# textdateien verarbeiten!? ansatzfrage



## maychu (11. März 2010)

Hi @all,
ich zerbrech mir schon tagelang den Kopf ueber ne sache die vielleicht einfacher ist als ich mir das jetzt vorstelle.
So nun schildere ich meine gedanken:

ich habe 2 PDFs, einmal mit daten und das andere als formular. in dem ersten sind mehrere seiten mit daten und ein teil der daten sollten immer jeweils ins formular. da es ja mit den pdfs net so funtzt werd ich die pdfs in txt umwandeln. 
nun frage ich mich wie ich am besten die daten aus der textdatei ziehe die ich dann weiterverarbeiten kann. 
wenn ich per console versuche, habe ich ca  4x  grep | awk pro seite.
Oder sollte man das anders loesen?

thX


----------



## iTalk (11. März 2010)

Deine Problemschilderung ist leider etwas unverständlich!
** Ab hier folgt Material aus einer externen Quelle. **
$ cat src/rtl/recip_pkg.sv
// -----------------------------------------------------------------------------
// recip_pkg
// Shared definitions for the reciprocal datapath: default widths, the FSM state
// type of the reciprocal-multiply divider and the all-ones encoding the
// reciprocal stage emits for a zero divisor.
// Ports: none (package).
// -----------------------------------------------------------------------------
package recip_pkg;

   localparam int unsigned RECIP_W     = 27;  // dividend / reciprocal / quotient width
   localparam int unsigned RECIP_FRAC  = 26;  // fractional bits of the reciprocal
   localparam int unsigned RECIP_CNT_W = 6;   // iteration counter width, 2^CNT_W > W

   // Zero-divisor encoding shared with the reciprocal stage.
   localparam logic [RECIP_W-1:0] RECIP_ALL_ONES = '1;

   typedef enum logic [1:0] {
      IDLE = 2'd0,
      MUL  = 2'd1,
      DONE = 2'd2
   } recip_state_e;

endpackage

$ cat src/rtl/shift_add_mul_step.sv
// -----------------------------------------------------------------------------
// shift_add_mul_step
// Combinational single iteration of an unsigned shift-add multiplier:
// conditionally adds the multiplicand into the accumulator on multiplier[0],
// then shifts the multiplicand left and the multiplier right by one.
// Ports:
//   i_acc    [2W-1:0]  accumulator in
//   i_mcand  [2W-1:0]  multiplicand in
//   i_mplier [W-1:0]   multiplier in
//   o_acc    [2W-1:0]  accumulator after this iteration
//   o_mcand  [2W-1:0]  multiplicand << 1
//   o_mplier [W-1:0]   multiplier >> 1
// -----------------------------------------------------------------------------
module shift_add_mul_step
   import recip_pkg::*;
#(
   parameter int unsigned W = RECIP_W
) (
   input  logic [2*W-1:0] i_acc,
   input  logic [2*W-1:0] i_mcand,
   input  logic [W-1:0]   i_mplier,
   output logic [2*W-1:0] o_acc,
   output logic [2*W-1:0] o_mcand,
   output logic [W-1:0]   o_mplier
);

   assign o_acc    = i_mplier[0] ? (i_acc + i_mcand) : i_acc;
   assign o_mcand  = i_mcand << 1;
   assign o_mplier = i_mplier >> 1;

endmodule

$ cat src/rtl/recip_mul_divide.sv
// -----------------------------------------------------------------------------
// recip_mul_divide
// Computes quotient = dividend * recip >> FRAC, where recip = floor(2^FRAC /
// divisor) comes from the upstream reciprocal stage. The product is formed by
// an iterative shift-add multiplier (one multiplier bit per cycle, W cycles).
// Results above 2^W-1 saturate to all-ones with o_sat; a zero divisor flagged
// by i_recip_zero bypasses the multiplier and returns all-ones with o_div_zero.
//
// Build option: define RECIP_MUL_ROUND_EN to round half-up (adds 2^(FRAC-1)
// before the shift); otherwise the quotient is truncated. Latency is the same.
//
// Ports:
//   clk, rst_n          clock, asynchronous active-low reset
//   i_in_valid/o_in_ready   operand handshake (ready only when idle)
//   i_dividend [W-1:0]  unsigned dividend
//   i_recip    [W-1:0]  unsigned reciprocal, Q(W-FRAC).FRAC
//   i_recip_zero        divisor was zero
//   o_out_valid/i_out_ready result handshake
//   o_quotient [W-1:0]  unsigned result, held while o_out_valid & !i_out_ready
//   o_sat               result saturated
//   o_div_zero          result produced from i_recip_zero
// -----------------------------------------------------------------------------
module recip_mul_divide
   import recip_pkg::*;
#(
   parameter int unsigned W     = RECIP_W,
   parameter int unsigned FRAC  = RECIP_FRAC,
   parameter int unsigned CNT_W = RECIP_CNT_W
) (
   input  logic         clk,
   input  logic         rst_n,
   input  logic         i_in_valid,
   output logic         o_in_ready,
   input  logic [W-1:0] i_dividend,
   input  logic [W-1:0] i_recip,
   input  logic         i_recip_zero,
   output logic         o_out_valid,
   input  logic         i_out_ready,
   output logic [W-1:0] o_quotient,
   output logic         o_sat,
   output logic         o_div_zero
);

   localparam int unsigned PW = 2 * W;      // full product width
   localparam int unsigned SW = PW - FRAC;  // width of product >> FRAC

   localparam logic [W-1:0] ALL_ONES = '1;

`ifdef RECIP_MUL_ROUND_EN
   localparam logic [PW-1:0] ROUND_ADD = PW'(1) << (FRAC - 1);
`else
   localparam logic [PW-1:0] ROUND_ADD = '0;
`endif

   recip_state_e   r_state, w_state_nxt;
   logic [PW-1:0]  r_acc, w_acc_nxt;
   logic [PW-1:0]  r_mcand, w_mcand_nxt;
   logic [W-1:0]   r_mplier, w_mplier_nxt;
   logic [CNT_W-1:0] r_cnt, w_cnt_nxt;
   logic [W-1:0]   r_quotient, w_quotient_nxt;
   logic           r_sat, w_sat_nxt;
   logic           r_div_zero, w_div_zero_nxt;

   logic [PW-1:0]  w_step_acc;
   logic [PW-1:0]  w_step_mcand;
   logic [W-1:0]   w_step_mplier;
   logic [PW-1:0]  w_prod;
   logic [SW-1:0]  w_shifted;
   logic           w_ovf;

   shift_add_mul_step #(
      .W (W)
   ) u_step (
      .i_acc    (r_acc),
      .i_mcand  (r_mcand),
      .i_mplier (r_mplier),
      .o_acc    (w_step_acc),
      .o_mcand  (w_step_mcand),
      .o_mplier (w_step_mplier)
   );

   // The final partial sum is folded in on the last MUL edge, so the result is
   // taken from the step output rather than the accumulator register.
   assign w_prod    = w_step_acc + ROUND_ADD;
   assign w_shifted = SW'(w_prod >> FRAC);
   assign w_ovf     = |w_shifted[SW-1:W];

   always_comb begin
      w_state_nxt    = r_state;
      w_acc_nxt      = r_acc;
      w_mcand_nxt    = r_mcand;
      w_mplier_nxt   = r_mplier;
      w_cnt_nxt      = r_cnt;
      w_quotient_nxt = r_quotient;
      w_sat_nxt      = r_sat;
      w_div_zero_nxt = r_div_zero;

      unique case (r_state)
         IDLE: begin
            if (i_in_valid) begin
               if (i_recip_zero) begin
                  w_quotient_nxt = ALL_ONES;
                  w_sat_nxt      = 1'b0;
                  w_div_zero_nxt = 1'b1;
                  w_state_nxt    = DONE;
               end else begin
                  w_acc_nxt    = '0;
                  w_mcand_nxt  = {{W{1'b0}}, i_dividend};
                  w_mplier_nxt = i_recip;
                  w_cnt_nxt    = '0;
                  w_state_nxt  = MUL;
               end
            end
         end
         MUL: begin
            w_acc_nxt    = w_step_acc;
            w_mcand_nxt  = w_step_mcand;
            w_mplier_nxt = w_step_mplier;
            w_cnt_nxt    = r_cnt + 1'b1;
            if (r_cnt == CNT_W'(W - 1)) begin
               w_div_zero_nxt = 1'b0;
               w_state_nxt    = DONE;
               if (w_ovf) begin
                  w_quotient_nxt = ALL_ONES;
                  w_sat_nxt      = 1'b1;
               end else begin
                  w_quotient_nxt = w_shifted[W-1:0];
                  w_sat_nxt      = 1'b0;
               end
            end
         end
         DONE: begin
            if (i_out_ready) begin
               w_state_nxt = IDLE;
            end
         end
         default: begin
            w_state_nxt = IDLE;
         end
      endcase
   end

   always_ff @(posedge clk or negedge rst_n) begin
      if (!rst_n) begin
         r_state    <= IDLE;
         r_acc      <= '0;
         r_mcand    <= '0;
         r_mplier   <= '0;
         r_cnt      <= '0;
         r_quotient <= '0;
         r_sat      <= 1'b0;
         r_div_zero <= 1'b0;
      end else begin
         r_state    <= w_state_nxt;
         r_acc      <= w_acc_nxt;
         r_mcand    <= w_mcand_nxt;
         r_mplier   <= w_mplier_nxt;
         r_cnt      <= w_cnt_nxt;
         r_quotient <= w_quotient_nxt;
         r_sat      <= w_sat_nxt;
         r_div_zero <= w_div_zero_nxt;
      end
   end

   assign o_in_ready  = (r_state == IDLE);
   assign o_out_valid = (r_state == DONE);
   assign o_quotient  = r_quotient;
   assign o_sat       = r_sat;
   assign o_div_zero  = r_div_zero;

endmodule
$ cat config.mk
export PLATFORM = sky130hd
export DESIGN_NAME = recip_mul_divide
export DESIGN_NICKNAME = d
export VERILOG_FILES = /design/src/rtl/recip_pkg.sv /design/src/rtl/shift_add_mul_step.sv /design/src/rtl/recip_mul_divide.sv
export SDC_FILE = /design/constraint.sdc
export NUM_CORES = 1
export LEC_CHECK = 0
export BUFFER_PORTS_ARGS = -buffer_cell sky130_fd_sc_hd__buf_2
export CAP_MARGIN = 40
export CORE_MARGIN = 2
export CORE_UTILIZATION = 55
export CTS_CLUSTER_DIAMETER = 150
export DETAILED_ROUTE_END_ITERATION = 12
export HOLD_SLACK_MARGIN = 0.03
export PLACE_DENSITY = 0.71
export SETUP_SLACK_MARGIN = 0.1
export SYNTH_ARGS = -nofsm -noshare
export SYNTH_HDL_FRONTEND = slang
export SYNTH_SLANG_ARGS = --single-unit
$ cat constraint.sdc
create_clock -name clk -period 6.3 [get_ports clk]
set_input_delay 0.945 -clock clk [delete_from_list [all_inputs] [get_ports clk]]
set_output_delay 0.945 -clock clk [all_outputs]
set_load 0.1 [all_outputs]
# Word-level counts from Yosys, hierarchy flattened

Index checks and enable logic that the tools add are counted.

Eq/ne operators: 9
Reduce and logical (&&, ||, !) cells: 6
Multiplexer cells: 32
$add $sub $neg: 2

Operators by type and width:

| kind                | count |
|---|---|
| $mux 54             | 5 |
| $pmux 54 s2         | 2 |
| $mux 27             | 6 |
| $pmux 27 s2         | 2 |
| $add 54x54->54      | 1 |
| $mux 6              | 2 |
| $pmux 6 s2          | 1 |
| $mux 2              | 4 |
| $ne 2x2->1 const B  | 4 |
| $reduce_and 4->1    | 2 |
| $mux 1              | 7 |
| $add 6x1->6 const B | 1 |
| $eq 6x5->1 const B  | 1 |
| $pmux 2 s3          | 1 |
| $reduce_and 3->1    | 2 |
| $ne 2x1->1 const B  | 2 |
| $pmux 1 s2          | 2 |
| $eq 2x1->1 const B  | 1 |
| $eq 2x2->1 const B  | 1 |
| $logic_not 2->1     | 1 |
| $reduce_bool 2->1   | 1 |

Output and inout port bits: 31
Register bits after elaboration: 172

# Logic depth before layout (Yosys ltp)

Word-level depth: 5
Depth in mapped cells: 12

# By module

A second synthesis with hierarchy kept.

Cells, all modules: 1,468
Area total of the unflattened synthesis: 12,017.8 µm²

By module, submodules not included:

| module             | cells each | area each (µm²) | instances | seq. area each (µm²) |
|---|---|---|---|---|
| recip_mul_divide   | 826        | 7,462.2         | 1         | 4,304.1 |
| shift_add_mul_step | 642        | 4,555.6         | 1         | 0.0 |

# Worst setup path before layout

No wires, ideal clock.

Kind: register to register
Start: register r_state[0]
End: register r_mplier[12]
Setup slack: 3.362 ns
Period minus slack after synthesis: 2.938 ns
Cell stages (with the launch flop): 8
Data arrival time: 2.872 ns
Buffers on the path: 2
Required time: 6.234 ns
Library setup time: 0.066 ns
Cells stage by stage: dfrtp_1 > nor2_1 > nand2_1 > nor2_1 > clkbuf_1 > buf_1 > a222oi_1 > inv_1

Cells in the longest elaborated chain, start to end: 3
Elaborated cells between the ends (all ways): 7
Those cells by class: eq/ne (3); mux (1); reduce/logical (3)

Ends and longest elaborated chain:

| what                                                                    | line                    | RTL |
|---|---|---|
| start, declared                                                         | recip_mul_divide.sv:55  | `recip_state_e r_state, w_state_nxt;` |
| start signal, assigned                                                  | recip_mul_divide.sv:154 | `r_state <= w_state_nxt;` |
| $logic_not 2->1 (*)                                                     | --                      |  |
| via o_in_ready                                                          | recip_mul_divide.sv:33  | `output logic o_in_ready,` |
| $ne 2x2->1 (no source line) / $reduce_bool 2->1 (equally long branches) | --                      |  |
| $reduce_and 3->1 (no source line)                                       | --                      |  |
| end signal, assigned                                                    | recip_mul_divide.sv:157 | `r_mplier <= w_mplier_nxt;` |
| end, declared                                                           | recip_mul_divide.sv:58  | `logic [W-1:0] r_mplier, w_mplier_nxt;` |

The timed path passes the listed nets; every way through them passes the cells marked *.
A chain may end at the register's enable or synchronous reset.

# Worst setup path after layout

Start: register r_mcand[0]
End: register r_quotient[22], in the netlist o_quotient[22]

Cells in the longest elaborated chain, start to end: 5

Ends and longest elaborated chain:

| what                   | line                     | RTL |
|---|---|---|
| start, declared        | recip_mul_divide.sv:57   | `logic [PW-1:0] r_mcand, w_mcand_nxt;` |
| start signal, assigned | recip_mul_divide.sv:156  | `r_mcand <= w_mcand_nxt;` |
| $add 54x54->54         | shift_add_mul_step.sv:27 | `assign o_acc = i_mplier[0] ? (i_acc + i_mcand) : i_acc;` |
| $mux 54                | shift_add_mul_step.sv:27 |  |
| $mux 27                | recip_mul_divide.sv:123  | `if (w_ovf) begin` |
| $mux 27                | recip_mul_divide.sv:120  | `if (r_cnt == CNT_W'(W - 1)) begin` |
| $pmux 27 s2            | recip_mul_divide.sv:98   | `unique case (r_state)` |
| end signal, assigned   | recip_mul_divide.sv:159  | `r_quotient <= w_quotient_nxt;` |
| end, declared          | recip_mul_divide.sv:60   | `logic [W-1:0] r_quotient, w_quotient_nxt;` |

Every way passes these cells. The select of a mux whose other input is x is not followed.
Nochmal ganz ruhig von vorne und der Reihe nach: Was ist Dein Problem?


----------



## maychu (11. März 2010)

OK
Habe gerade schon mal begonnen mich mit nem shellscript zu helfen oder genauer gesagt einzuarbeiten....

Also hier noch mal geschildert:
Ich habe eine PDF datei in der mehrere Datensaetze vorhanden sind (zB. Name, telnr und Kdnr. ) in eine TXT gewandelt. 
Nun wollte ich die Daten aus der TXT lesen, und in diese in die Eingabefelder einer anderen PDF-datei drucken.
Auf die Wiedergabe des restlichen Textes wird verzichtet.